Tuesday, October 10, 2017

Birthday doppelganger

"Aha !" was how he titled his email.
Your bday gift is got !
You'll have to tell me when you'll wish to receive it ;)

 And I initially thought, Hmmm, he bought another sex furniture?!

At the designated time on Oct 1, my birthday gift said hello.

I knew she was my gift because her username was very close to my real name. And that felt weird.

Flashback to the Captain

Many years ago, I was going to create an alt for the Captain to use in a BDSM roleplay with him. He said that doms typically named their subs. And when I asked him what he wanted me to name my new alt, he said my real name. I declined. I reasoned that it could make me lose my anonymity. He eventually gave me a different name but still related to my real name.

So, when I realized that Wolfgang named my gift after me, I had mixed emotions. But there's more....

(By the way, during the first week of October, the Captain logged in after a long absence. And so did Rocky, also after a very long absence. I wondered if long lost lovers returning to SL was going to be a trend, but it was just the two of them.  :)  )

Mini-me

When my gift teleported to where we were (we = one of our paired alts), I saw an avie who was dark-skinned and short. And I wondered,
Is this his interpretation of what I look like irl?
Why is he trying to recreate my RL self in SL?
What does it mean?

Her face is his style, however. Big eyes. Full lips.

We chose to give her a different display name, so I don't feel too uncomfortable referring to someone else with my almost-RL-name.

But he still felt I was distant from her.

Voluntary alt births

He used to be very resistant to creating private alts. I won't go through his reasons here. But last August, he created one without any prompting from me. That alt would be exclusive to me, to our group. And he created her to be a companion to one of my unpaired alts in our group.

I was very honored by that gift, but I considered the core (and most important aspect) of the gift to be the gesture, not the alt.

However, because we didn't discuss the creation of his new alt, I felt as though he was trying to curtail the freedom of my alt that he created that alt for. He assured me he wasn't, but he just wanted my alt to be more included in our "family."

I had always said that the pairs we have are like the big bolts that hold our relationship together. On the other hand, he prefers to mix up our alts in different ways to avoid too much familiarity (which breeds contempt) and for more sexiness.

So pinning down my free alt was probably one way for him to solidify our relationship. So I didn't mind so much that my alt's freedom feels curtailed. I see only him mostly anyway, so I didn't really need that freedom, but it's just the principle of it, the feeling of being free.

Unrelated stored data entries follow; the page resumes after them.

`config.mk`:
```
export PLATFORM = sky130hd
export DESIGN_NAME = battery_soc_sag_compensator
export DESIGN_NICKNAME = d
export VERILOG_FILES = /design/src/rtl/bsc_pkg.sv /design/src/rtl/bsc_datapath.sv /design/src/rtl/battery_soc_sag_compensator.sv
export SDC_FILE = /design/constraint.sdc
export NUM_CORES = 1
export LEC_CHECK = 0
export BUFFER_PORTS_ARGS = -buffer_cell sky130_fd_sc_hd__buf_2
export CORE_ASPECT_RATIO = 1.25
export CORE_MARGIN = 2
export CORE_UTILIZATION = 50
export DETAILED_ROUTE_END_ITERATION = 7
export PLACE_DENSITY = 0.77
export SLEW_MARGIN = 20
export SYNTH_ARGS = -nofsm -noshare
export SYNTH_HDL_FRONTEND = slang
export SYNTH_SLANG_ARGS = --single-unit
```
`constraint.sdc`:
```
create_clock -name clock -period 6.8 [get_ports clock]
set_input_delay 1.02 -clock clock [delete_from_list [all_inputs] [get_ports clock]]
set_output_delay 1.02 -clock clock [all_outputs]
set_load 0.02 [all_outputs]
```
`src/rtl/bsc_pkg.sv`:
```
package bsc_pkg;

   localparam int unsigned PcWidth = 4;
   typedef logic [PcWidth-1:0] pc_type;

   localparam logic [15:0] RawMax   = 16'd25600;
   localparam logic [6:0]  PctFull  = 7'd100;
   localparam logic [6:0]  PctMul   = 7'd100;
   localparam logic [6:0]  SatMul   = 7'd101;
   localparam logic [9:0]  VcellMul = 10'd625;
   localparam logic [2:0]  DivLast  = 3'd6;

   localparam logic [14:0] RstDefaultFull = 15'd22528;
   localparam logic [6:0]  RstLearnMin    = 7'd80;
   localparam logic [22:0] RstSagDetect   = 23'd3700000;
   localparam logic [22:0] RstSagRelease  = 23'd3800000;
   localparam logic [15:0] RstHeavyRate   = 16'd1500;
   localparam logic [6:0]  RstSagMinDrop  = 7'd6;
   localparam logic [6:0]  RstMaxDrop     = 7'd3;
   localparam logic [6:0]  RstMaxRise     = 7'd5;

   localparam pc_type PcLearn  = 4'd0;
   localparam pc_type PcSelDiv = 4'd1;
   localparam pc_type PcLimit  = 4'd2;
   localparam pc_type PcSat    = 4'd3;
   localparam pc_type PcDiv    = 4'd4;
   localparam pc_type PcQDone  = 4'd5;
   localparam pc_type PcUv     = 4'd6;
   localparam pc_type PcFirst  = 4'd7;
   localparam pc_type PcEnter  = 4'd8;
   localparam pc_type PcHold   = 4'd9;
   localparam pc_type PcSlew   = 4'd10;
   localparam pc_type PcOut    = 4'd11;

   typedef struct packed {
      logic [15:0]        soc_raw;
      logic [15:0]        vcell_raw;
      logic signed [15:0] crate_rate;
      logic               crate_valid;
      logic               charger_full;
   } req_type;

   typedef struct packed {
      logic [6:0] soc_percent;
      logic       sag_hold;
   } rsp_type;

   typedef struct packed {
      logic [14:0] default_full_x256;
      logic [6:0]  learn_min_percent;
      logic [22:0] sag_detect_uv;
      logic [22:0] sag_release_uv;
      logic [15:0] heavy_load_rate;
      logic [6:0]  sag_min_drop;
      logic [6:0]  max_drop_step;
      logic [6:0]  max_rise_step;
   } cfg_type;

   typedef enum logic [2:0] {
      CSR_DEFAULT_FULL,
      CSR_LEARN_MIN,
      CSR_SAG_DETECT,
      CSR_SAG_RELEASE,
      CSR_HEAVY_RATE,
      CSR_SAG_MIN_DROP,
      CSR_MAX_DROP,
      CSR_MAX_RISE
   } csr_index_type;

   typedef enum logic [3:0] {
      OP_IDLE,
      OP_LEARN,
      OP_SELDIV,
      OP_LIMIT,
      OP_SAT,
      OP_DIV,
      OP_QDONE,
      OP_UV,
      OP_FIRST,
      OP_ENTER,
      OP_HOLD,
      OP_SLEW,
      OP_OUT
   } micro_op_type;

   typedef enum logic [2:0] {
      J_NEXT,
      J_DIVZ,
      J_SAT,
      J_LOOP,
      J_FIRST,
      J_END
   } jump_type;

   typedef struct packed {
      micro_op_type op;
      jump_type     jump;
      pc_type       target;
      logic         cnt_load;
   } cw_type;

   typedef struct packed {
      logic         load;
      micro_op_type op;
   } ctrl_type;

   typedef struct packed {
      logic       divz;
      logic       sat;
      logic       first;
      logic [6:0] corr;
      logic       sag;
   } status_type;

   function automatic cw_type microcode(input pc_type pc);
      cw_type cw;
      unique case (pc)
         PcLearn:  cw = '{op: OP_LEARN,  jump: J_NEXT,  target: PcSelDiv, cnt_load: 1'b0};
         PcSelDiv: cw = '{op: OP_SELDIV, jump: J_NEXT,  target: PcLimit,  cnt_load: 1'b0};
         PcLimit:  cw = '{op: OP_LIMIT,  jump: J_DIVZ,  target: PcUv,     cnt_load: 1'b0};
         PcSat:    cw = '{op: OP_SAT,    jump: J_SAT,   target: PcUv,     cnt_load: 1'b1};
         PcDiv:    cw = '{op: OP_DIV,    jump: J_LOOP,  target: PcDiv,    cnt_load: 1'b0};
         PcQDone:  cw = '{op: OP_QDONE,  jump: J_NEXT,  target: PcUv,     cnt_load: 1'b0};
         PcUv:     cw = '{op: OP_UV,     jump: J_NEXT,  target: PcFirst,  cnt_load: 1'b0};
         PcFirst:  cw = '{op: OP_FIRST,  jump: J_FIRST, target: PcOut,    cnt_load: 1'b0};
         PcEnter:  cw = '{op: OP_ENTER,  jump: J_NEXT,  target: PcHold,   cnt_load: 1'b0};
         PcHold:   cw = '{op: OP_HOLD,   jump: J_NEXT,  target: PcSlew,   cnt_load: 1'b0};
         PcSlew:   cw = '{op: OP_SLEW,   jump: J_NEXT,  target: PcOut,    cnt_load: 1'b0};
         PcOut:    cw = '{op: OP_OUT,    jump: J_END,   target: PcOut,    cnt_load: 1'b0};
         default:  cw = '{op: OP_IDLE,   jump: J_END,   target: PcLearn,  cnt_load: 1'b0};
      endcase
      return cw;
   endfunction

endpackage

```
`src/rtl/bsc_datapath.sv`:
```
module bsc_datapath (
   input  logic                clock,
   input  logic                reset,
   input  bsc_pkg::ctrl_type   ctrl,
   input  bsc_pkg::req_type    req,
   input  bsc_pkg::cfg_type    cfg,
   output bsc_pkg::status_type status
);

   logic [14:0] raw_ff, raw_in;
   logic [15:0] vraw_ff, vraw_in;
   logic [15:0] rate_ff, rate_in;
   logic        rvalid_ff, rvalid_in;
   logic        full_ff, full_in;
   logic [14:0] learned_ff, learned_in;
   logic [14:0] div_ff, div_in;
   logic [21:0] num_ff, num_in;
   logic [21:0] lim_ff, lim_in;
   logic [21:0] dsr_ff, dsr_in;
   logic [6:0]  quo_ff, quo_in;
   logic [6:0]  corr_ff, corr_in;
   logic [22:0] uv_ff, uv_in;
   logic        heavy_ff, heavy_in;
   logic [6:0]  shown_ff, shown_in;
   logic        shown_valid_ff, shown_valid_in;
   logic        sag_ff, sag_in;

   logic [14:0] learn_floor;
   logic [25:0] uv_prod;
   logic [16:0] rate_mag;
   logic [6:0]  drop;
   logic [6:0]  rise;

   assign learn_floor = {cfg.learn_min_percent, 8'd0};
   assign uv_prod     = {10'd0, vraw_ff} * {16'd0, bsc_pkg::VcellMul};
   assign rate_mag    = !rvalid_ff ? 17'd0 :
                        rate_ff[15] ? (17'h10000 - {1'b0, rate_ff}) : {1'b0, rate_ff};
   assign drop        = shown_ff - corr_ff;
   assign rise        = corr_ff - shown_ff;

   always_comb begin
      raw_in         = raw_ff;
      vraw_in        = vraw_ff;
      rate_in        = rate_ff;
      rvalid_in      = rvalid_ff;
      full_in        = full_ff;
      learned_in     = learned_ff;
      div_in         = div_ff;
      num_in         = num_ff;
      lim_in         = lim_ff;
      dsr_in         = dsr_ff;
      quo_in         = quo_ff;
      corr_in        = corr_ff;
      uv_in          = uv_ff;
      heavy_in       = heavy_ff;
      shown_in       = shown_ff;
      shown_valid_in = shown_valid_ff;
      sag_in         = sag_ff;
      if (ctrl.load) begin
         raw_in    = (req.soc_raw > bsc_pkg::RawMax) ? bsc_pkg::RawMax[14:0]
                                                     : req.soc_raw[14:0];
         vraw_in   = req.vcell_raw;
         rate_in   = req.crate_rate;
         rvalid_in = req.crate_valid;
         full_in   = req.charger_full;
      end
      unique case (ctrl.op)
         bsc_pkg::OP_IDLE: begin
         end
         bsc_pkg::OP_LEARN: begin
            if (full_ff && (raw_ff[14:8] >= cfg.learn_min_percent)) begin
               learned_in = raw_ff;
            end
         end
         bsc_pkg::OP_SELDIV: begin
            if ((learned_ff != 15'd0) && (learned_ff >= learn_floor)) begin
               div_in = learned_ff;
            end else begin
               div_in = cfg.default_full_x256;
            end
            num_in = {7'd0, raw_ff} * {15'd0, bsc_pkg::PctMul};
         end
         bsc_pkg::OP_LIMIT: begin
            lim_in  = {7'd0, div_ff} * {15'd0, bsc_pkg::SatMul};
            corr_in = bsc_pkg::PctFull;
         end
         bsc_pkg::OP_SAT: begin
            corr_in = bsc_pkg::PctFull;
            dsr_in  = {1'b0, div_ff, 6'd0};
            quo_in  = 7'd0;
         end
         bsc_pkg::OP_DIV: begin
            if (num_ff >= dsr_ff) begin
               num_in = num_ff - dsr_ff;
               quo_in = {quo_ff[5:0], 1'b1};
            end else begin
               quo_in = {quo_ff[5:0], 1'b0};
            end
            dsr_in = dsr_ff >> 1;
         end
         bsc_pkg::OP_QDONE: begin
            corr_in = quo_ff;
         end
         bsc_pkg::OP_UV: begin
            uv_in    = uv_prod[25:3];
            heavy_in = rate_mag >= {1'b0, cfg.heavy_load_rate};
         end
         bsc_pkg::OP_FIRST: begin
            if (!shown_valid_ff) begin
               shown_valid_in = 1'b1;
               sag_in         = 1'b0;
            end
         end
         bsc_pkg::OP_ENTER: begin
            if (!sag_ff && (uv_ff < cfg.sag_detect_uv) && heavy_ff &&
                (corr_ff <= shown_ff) && (drop >= cfg.sag_min_drop)) begin
               sag_in = 1'b1;
            end
         end
         bsc_pkg::OP_HOLD: begin
            if (sag_ff) begin
               priority if ((uv_ff >= cfg.sag_release_uv) || !heavy_ff) begin
                  sag_in = 1'b0;
               end else if (corr_ff < shown_ff) begin
                  corr_in = shown_ff - 7'd1;
               end else if (corr_ff > shown_ff) begin
                  corr_in = shown_ff;
               end else begin
                  corr_in = corr_ff;
               end
            end
         end
         bsc_pkg::OP_SLEW: begin
            if (!sag_ff) begin
               priority if ((corr_ff < shown_ff) && (drop > cfg.max_drop_step)) begin
                  corr_in = shown_ff - cfg.max_drop_step;
               end else if ((corr_ff > shown_ff) && (rise > cfg.max_rise_step)) begin
                  corr_in = shown_ff + cfg.max_rise_step;
               end else begin
                  corr_in = corr_ff;
               end
            end
         end
         bsc_pkg::OP_OUT: begin
            shown_in = corr_ff;
         end
         default: begin
         end
      endcase
   end

   always_ff @(posedge clock) begin
      raw_ff    <= raw_in;
      vraw_ff   <= vraw_in;
      rate_ff   <= rate_in;
      rvalid_ff <= rvalid_in;
      full_ff   <= full_in;
      div_ff    <= div_in;
      num_ff    <= num_in;
      lim_ff    <= lim_in;
      dsr_ff    <= dsr_in;
      quo_ff    <= quo_in;
      corr_ff   <= corr_in;
      uv_ff     <= uv_in;
      heavy_ff  <= heavy_in;
      if (reset) begin
         learned_ff     <= 15'd0;
         shown_ff       <= 7'd0;
         shown_valid_ff <= 1'b0;
         sag_ff         <= 1'b0;
      end else begin
         learned_ff     <= learned_in;
         shown_ff       <= shown_in;
         shown_valid_ff <= shown_valid_in;
         sag_ff         <= sag_in;
      end
   end

   assign status.divz  = (div_ff == 15'd0);
   assign status.sat   = (num_ff >= lim_ff);
   assign status.first = !shown_valid_ff;
   assign status.corr  = corr_ff;
   assign status.sag   = sag_ff;

endmodule

```
`src/rtl/battery_soc_sag_compensator.sv`:
```
// Channel  Handshake              Payload              Direction
// req      req_valid / req_stall  bsc_pkg::req_type    in, one gauge poll per beat
// rsp      rsp_valid / rsp_stall  bsc_pkg::rsp_type    out, one displayed percent per beat
// csr      csr_valid / csr_ready  csr_index, csr_data  in, register write per beat
//
// A microcoded sequencer runs one poll at a time through a 12-step program with a
// seven-step restoring divide loop; the divide is skipped when the divisor is zero
// or the quotient saturates, and the sag and slew steps are skipped for the first
// sample. The next beat is taken the cycle after the result is loaded. A stalled
// result holds the program at its last step. Synchronous reset clears the learned
// point, the shown value and the sag hold, and restores the configuration
// registers to their reset values.
module battery_soc_sag_compensator (
   input  logic             clock,
   input  logic             reset,
   input  logic             req_valid,
   output logic             req_stall,
   input  bsc_pkg::req_type req_data,
   output logic             rsp_valid,
   input  logic             rsp_stall,
   output bsc_pkg::rsp_type rsp_data,
   input  logic             csr_valid,
   output logic             csr_ready,
   input  logic [2:0]       csr_index,
   input  logic [22:0]      csr_data
);

   bsc_pkg::cfg_type    cfg_ff, cfg_in;
   logic                running_ff, running_in;
   bsc_pkg::pc_type     pc_ff, pc_in;
   logic [2:0]          cnt_ff, cnt_in;
   logic                rsp_valid_ff, rsp_valid_in;
   bsc_pkg::rsp_type    rsp_data_ff, rsp_data_in;

   bsc_pkg::cw_type     cw;
   bsc_pkg::ctrl_type   ctrl;
   bsc_pkg::status_type status;
   logic                accept;
   logic                blocked;
   logic                finish;
   bsc_pkg::pc_type     pc_next;

   assign req_stall = reset | running_ff;
   assign csr_ready = !reset;
   assign accept    = req_valid && !req_stall;
   assign blocked   = rsp_valid_ff && rsp_stall;
   assign cw        = bsc_pkg::microcode(pc_ff);
   assign pc_next   = pc_ff + bsc_pkg::pc_type'(1);
   assign finish    = running_ff && (cw.jump == bsc_pkg::J_END) && !blocked;

   assign ctrl.load = accept;
   assign ctrl.op   = running_ff ? cw.op : bsc_pkg::OP_IDLE;

   bsc_datapath u_datapath (
      .clock  (clock),
      .reset  (reset),
      .ctrl   (ctrl),
      .req    (req_data),
      .cfg    (cfg_ff),
      .status (status)
   );

   always_comb begin
      cfg_in = cfg_ff;
      if (csr_valid && csr_ready) begin
         unique case (bsc_pkg::csr_index_type'(csr_index))
            bsc_pkg::CSR_DEFAULT_FULL: cfg_in.default_full_x256 = csr_data[14:0];
            bsc_pkg::CSR_LEARN_MIN:    cfg_in.learn_min_percent = csr_data[6:0];
            bsc_pkg::CSR_SAG_DETECT:   cfg_in.sag_detect_uv     = csr_data;
            bsc_pkg::CSR_SAG_RELEASE:  cfg_in.sag_release_uv    = csr_data;
            bsc_pkg::CSR_HEAVY_RATE:   cfg_in.heavy_load_rate   = csr_data[15:0];
            bsc_pkg::CSR_SAG_MIN_DROP: cfg_in.sag_min_drop      = csr_data[6:0];
            bsc_pkg::CSR_MAX_DROP:     cfg_in.max_drop_step     = csr_data[6:0];
            bsc_pkg::CSR_MAX_RISE:     cfg_in.max_rise_step     = csr_data[6:0];
            default: begin
            end
         endcase
      end
   end

   always_comb begin
      running_in = running_ff;
      pc_in      = pc_ff;
      cnt_in     = cnt_ff;
      if (!running_ff) begin
         if (accept) begin
            running_in = 1'b1;
            pc_in      = bsc_pkg::PcLearn;
         end
      end else begin
         if (cw.cnt_load) begin
            cnt_in = bsc_pkg::DivLast;
         end else if (cw.jump == bsc_pkg::J_LOOP) begin
            cnt_in = cnt_ff - 3'd1;
         end
         unique case (cw.jump)
            bsc_pkg::J_NEXT:  pc_in = pc_next;
            bsc_pkg::J_DIVZ:  pc_in = status.divz ? cw.target : pc_next;
            bsc_pkg::J_SAT:   pc_in = status.sat ? cw.target : pc_next;
            bsc_pkg::J_LOOP:  pc_in = (cnt_ff != 3'd0) ? cw.target : pc_next;
            bsc_pkg::J_FIRST: pc_in = status.first ? cw.target : pc_next;
            bsc_pkg::J_END: begin
               if (blocked) begin
                  pc_in = cw.target;
               end else begin
                  running_in = 1'b0;
                  pc_in      = bsc_pkg::PcLearn;
               end
            end
            default: pc_in = bsc_pkg::PcLearn;
         endcase
      end
   end

   always_comb begin
      rsp_valid_in = rsp_valid_ff;
      rsp_data_in  = rsp_data_ff;
      if (finish) begin
         rsp_valid_in            = 1'b1;
         rsp_data_in.soc_percent = status.corr;
         rsp_data_in.sag_hold    = status.sag;
      end else if (!rsp_stall) begin
         rsp_valid_in = 1'b0;
      end
   end

   always_ff @(posedge clock) begin
      rsp_data_ff <= rsp_data_in;
      cnt_ff      <= cnt_in;
      if (reset) begin
         cfg_ff.default_full_x256 <= bsc_pkg::RstDefaultFull;
         cfg_ff.learn_min_percent <= bsc_pkg::RstLearnMin;
         cfg_ff.sag_detect_uv     <= bsc_pkg::RstSagDetect;
         cfg_ff.sag_release_uv    <= bsc_pkg::RstSagRelease;
         cfg_ff.heavy_load_rate   <= bsc_pkg::RstHeavyRate;
         cfg_ff.sag_min_drop      <= bsc_pkg::RstSagMinDrop;
         cfg_ff.max_drop_step     <= bsc_pkg::RstMaxDrop;
         cfg_ff.max_rise_step     <= bsc_pkg::RstMaxRise;
         running_ff               <= 1'b0;
         pc_ff                    <= bsc_pkg::PcLearn;
         rsp_valid_ff             <= 1'b0;
      end else begin
         cfg_ff       <= cfg_in;
         running_ff   <= running_in;
         pc_ff        <= pc_in;
         rsp_valid_ff <= rsp_valid_in;
      end
   end

   assign rsp_valid = rsp_valid_ff;
   assign rsp_data  = rsp_data_ff;

endmodule

```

The creation of my birthday gift was a logical thing for him to do. He was trying to pin down another of my free alts, who was the third wheel in one of the pairs. But he had another motive.... He also wanted a different kind of sexual relationship that I wasn't comfortable with.

The past few days, we discussed the birthday gift's role in our family. We had to redefine who she and her partner should be to make things more comfortable for me. We finally settled on it today.

Wolf love

He is changing. Our relationship is changing. But the more I learn about him, the more I admire him and adore him.

Maybe he is this way only with me. He did say that he does certain things only for me. And, in addition, he listens to me more and he pays attention. And he tries to do things to please me.

He never said he loved me. But, if this isn't love, what is?